Start by compacting and defragmenting the etcd database to resolve the issue. Follow the steps below:

Prework (Important)

export CRI_CONFIG_FILE=/var/lib/rancher/rke2/agent/etc/crictl.yaml
PATH="$PATH:/var/lib/rancher/rke2/bin"

etcdcontainer=$(/var/lib/rancher/rke2/bin/crictl ps --label io.kubernetes.container.name=etcd --quiet)
ETCD_CERT=/var/lib/rancher/rke2/server/tls/etcd/server-client.crt
ETCD_KEY=/var/lib/rancher/rke2/server/tls/etcd/server-client.key
ETCD_CACERT=/var/lib/rancher/rke2/server/tls/etcd/server-ca.crt
ETCDCTL_ENDPOINTS=$(crictl exec ${etcdcontainer} etcdctl --cert ${ETCD_CERT} --key ${ETCD_KEY} --cacert ${ETCD_CACERT} member list | cut -d, -f5 | sed -e 's/ //g' | paste -sd ',')
  • etcdctl compact (Note:"etcdctl compact" is a blocking operation—each member pauses writes during compaction; acceptable in read-only incidents, but be aware that it will block writes for multiple seconds on larger clusters and plan accordingly)
Command:
$ rev=$(crictl exec ${etcdcontainer} etcdctl --cert ${ETCD_CERT} --key ${ETCD_KEY} --cacert ${ETCD_CACERT} --endpoints=$ETCDCTL_ENDPOINTS endpoint status --write-out fields | grep Revision | cut -d: -f2)

$ crictl exec ${etcdcontainer} etcdctl --cert ${ETCD_CERT} --key ${ETCD_KEY} --cacert ${ETCD_CACERT} --endpoints=$ETCDCTL_ENDPOINTS compact $rev

Example output:
compacted revision 31014066
  • etcdctl defrag
Command: 
$ crictl exec ${etcdcontainer} etcdctl --cert ${ETCD_CERT} --key ${ETCD_KEY} --cacert ${ETCD_CACERT} --endpoints=$ETCDCTL_ENDPOINTS defrag --cluster

Example output:
Finished defragmenting etcd member[https://10.55.2.123:2379]
  • etcdctl alarm list
Command:
$ crictl exec ${etcdcontainer} etcdctl --cert ${ETCD_CERT} --key ${ETCD_KEY} --cacert ${ETCD_CACERT} --endpoints=$ETCDCTL_ENDPOINTS alarm list

You can run the etcd member list/endpoint status/endpoint health commands to confirm the database size has decreased and that the cluster has recovered. For more details, refer to the Additional Information section below.

Part 2: Increase quota-backend-bytes to extend the etcd keyspace limit in RKE2

Sometimes the cluster won’t allow compact or defrag: all attempts fail because etcd has raised a NOSPACE alarm with no free headroom. The alarm blocks writes, and defrag still requires some writable space. Temporarily free disk space (e.g., remove old snapshots/logs or expand the volume) or increase quota-backend-bytes to create headroom, then run compact followed by defrag .
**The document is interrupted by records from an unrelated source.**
## config.mk

```make
export PLATFORM = sky130hd
export DESIGN_NAME = pipe_hazard_ctrl
export DESIGN_NICKNAME = d
export VERILOG_FILES = /design/src/rtl/pipe_hazard_ctrl.sv
export SDC_FILE = /design/constraint.sdc
export NUM_CORES = 1
export LEC_CHECK = 0
export ABC_CLOCK_PERIOD_IN_PS = 2000
export CAP_MARGIN = 20
export CORE_MARGIN = 2
export CORE_UTILIZATION = 44
export CTS_BUF_LIST = sky130_fd_sc_hd__clkbuf_2
export DETAILED_ROUTE_END_ITERATION = 8
export PLACE_DENSITY = 0.78
export SYNTH_ARGS = -nofsm -noshare
export SYNTH_HDL_FRONTEND = slang
export SYNTH_SLANG_ARGS = --single-unit
```

## constraint.sdc

```tcl
create_clock -name clk -period 2 [get_ports clk]
set_input_delay 0.4 -clock clk [delete_from_list [all_inputs] [get_ports clk]]
set_output_delay 0.4 -clock clk [all_outputs]
set_load 0.05 [all_outputs]
```

## src/rtl/pipe_hazard_ctrl.sv

```systemverilog
// Pipeline sequencing controller: load-use stalls, taken-branch flushes,
// data-memory wait freezes, saturating event counters and a sticky timeout.
module pipe_hazard_ctrl #(
    parameter int unsigned CNT_W   = 16,
    parameter int unsigned TIMEOUT = 64
) (
    input  logic             clk,
    input  logic             rst_n,
    input  logic [4:0]       id_rn,
    input  logic [4:0]       id_rm,
    input  logic             id_uses_rn,
    input  logic             id_uses_rm,
    input  logic [4:0]       ex_rd,
    input  logic             ex_memrd,
    input  logic             ex_regwr,
    input  logic             br_taken_ex,
    input  logic             dmem_req,
    input  logic             dmem_ready,
    output logic             pc_en,
    output logic             pc_sel_br,
    output logic             ifid_en,
    output logic             idex_en,
    output logic             exmem_en,
    output logic             ifid_flush,
    output logic             idex_flush,
    output logic             memwb_bubble,
    output logic [CNT_W-1:0] stall_cnt,
    output logic [CNT_W-1:0] flush_cnt,
    output logic             err
);

    localparam int unsigned WAIT_W = (TIMEOUT > 1) ? $clog2(TIMEOUT + 1) : 1;
    localparam logic [WAIT_W-1:0] WAIT_LAST =
        (TIMEOUT == 0) ? '0 : WAIT_W'(TIMEOUT - 1);

    typedef enum logic [1:0] {
        RUN      = 2'd0,
        MEM_WAIT = 2'd1,
        ERROR    = 2'd2
    } state_e;

    state_e            state_q, state_d;
    logic [WAIT_W-1:0] wait_q, wait_d;
    logic [CNT_W-1:0]  stall_q, stall_d;
    logic [CNT_W-1:0]  flush_q, flush_d;

    logic mem_block;
    logic freeze;
    logic load_use;
    logic stall_inc;
    logic flush_inc;

    assign mem_block = dmem_req & ~dmem_ready;
    assign freeze    = mem_block | (state_q == ERROR);
    assign load_use  = ex_memrd & ex_regwr & (ex_rd != 5'd31) &
                       ((id_uses_rn & (id_rn == ex_rd)) |
                        (id_uses_rm & (id_rm == ex_rd)));

    // Control outputs: freeze > branch > load-use > normal
    always_comb begin
        pc_en        = 1'b1;
        pc_sel_br    = 1'b0;
        ifid_en      = 1'b1;
        idex_en      = 1'b1;
        exmem_en     = 1'b1;
        ifid_flush   = 1'b0;
        idex_flush   = 1'b0;
        memwb_bubble = 1'b0;
        if (freeze) begin
            pc_en        = 1'b0;
            ifid_en      = 1'b0;
            idex_en      = 1'b0;
            exmem_en     = 1'b0;
            memwb_bubble = 1'b1;
        end else if (br_taken_ex) begin
            pc_sel_br  = 1'b1;
            ifid_flush = 1'b1;
            idex_flush = 1'b1;
        end else if (load_use) begin
            pc_en      = 1'b0;
            ifid_en    = 1'b0;
            idex_flush = 1'b1;
        end
    end

    assign stall_inc = (freeze & (state_q != ERROR)) |
                       (~freeze & ~br_taken_ex & load_use);
    assign flush_inc = ~freeze & br_taken_ex;

    // Next state, wait counter and saturating event counters
    always_comb begin
        state_d = state_q;
        wait_d  = wait_q;
        stall_d = stall_q;
        flush_d = flush_q;
        case (state_q)
            RUN: begin
                wait_d = '0;
                if (mem_block) state_d = MEM_WAIT;
            end
            MEM_WAIT: begin
                if (mem_block) begin
                    if ((TIMEOUT != 0) && (wait_q == WAIT_LAST)) state_d = ERROR;
                    else wait_d = wait_q + WAIT_W'(1);
                end else begin
                    state_d = RUN;
                    wait_d  = '0;
                end
            end
            ERROR:   state_d = ERROR;
            default: state_d = RUN;
        endcase
        if (stall_inc && (stall_q != '1)) stall_d = stall_q + CNT_W'(1);
        if (flush_inc && (flush_q != '1)) flush_d = flush_q + CNT_W'(1);
    end

    // State and counter registers
    always_ff @(posedge clk or negedge rst_n) begin
        if (!rst_n) begin
            state_q <= RUN;
            wait_q  <= '0;
            stall_q <= '0;
            flush_q <= '0;
        end else begin
            state_q <= state_d;
            wait_q  <= wait_d;
            stall_q <= stall_d;
            flush_q <= flush_d;
        end
    end

    assign stall_cnt = stall_q;
    assign flush_cnt = flush_q;
    assign err       = (state_q == ERROR);

endmodule

```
For a standalone RKE2 cluster, you can increase the etcd database size by modifying the RKE2 configuration file /etc/rancher/rke2/config.yaml. (This example sets the value to 8,589,934,592 (8 GiB); you can choose a different size as needed.)


etcd-arg:
  - "quota-backend-bytes=8589934592"

and restart rke2-server

systemctl restart rke2-server

For a cluster managed by Rancher, go to Rancher, Cluster Management -> select the cluster and edit the YAML ( which you will get from the 3 dots). 

Add quota-backend-bytes under machineSelectorConfig.config.etcd-arg.  For example:

 machineSelectorConfig:
      - config:
          etcd-arg: quota-backend-bytes=8589934592
        matchLabels:
          rke.cattle.io/etcd-role: 'true'

Increasing the etcd database size can help mitigate etcd storage consumption issues and ensure the cluster remains stable and responsive.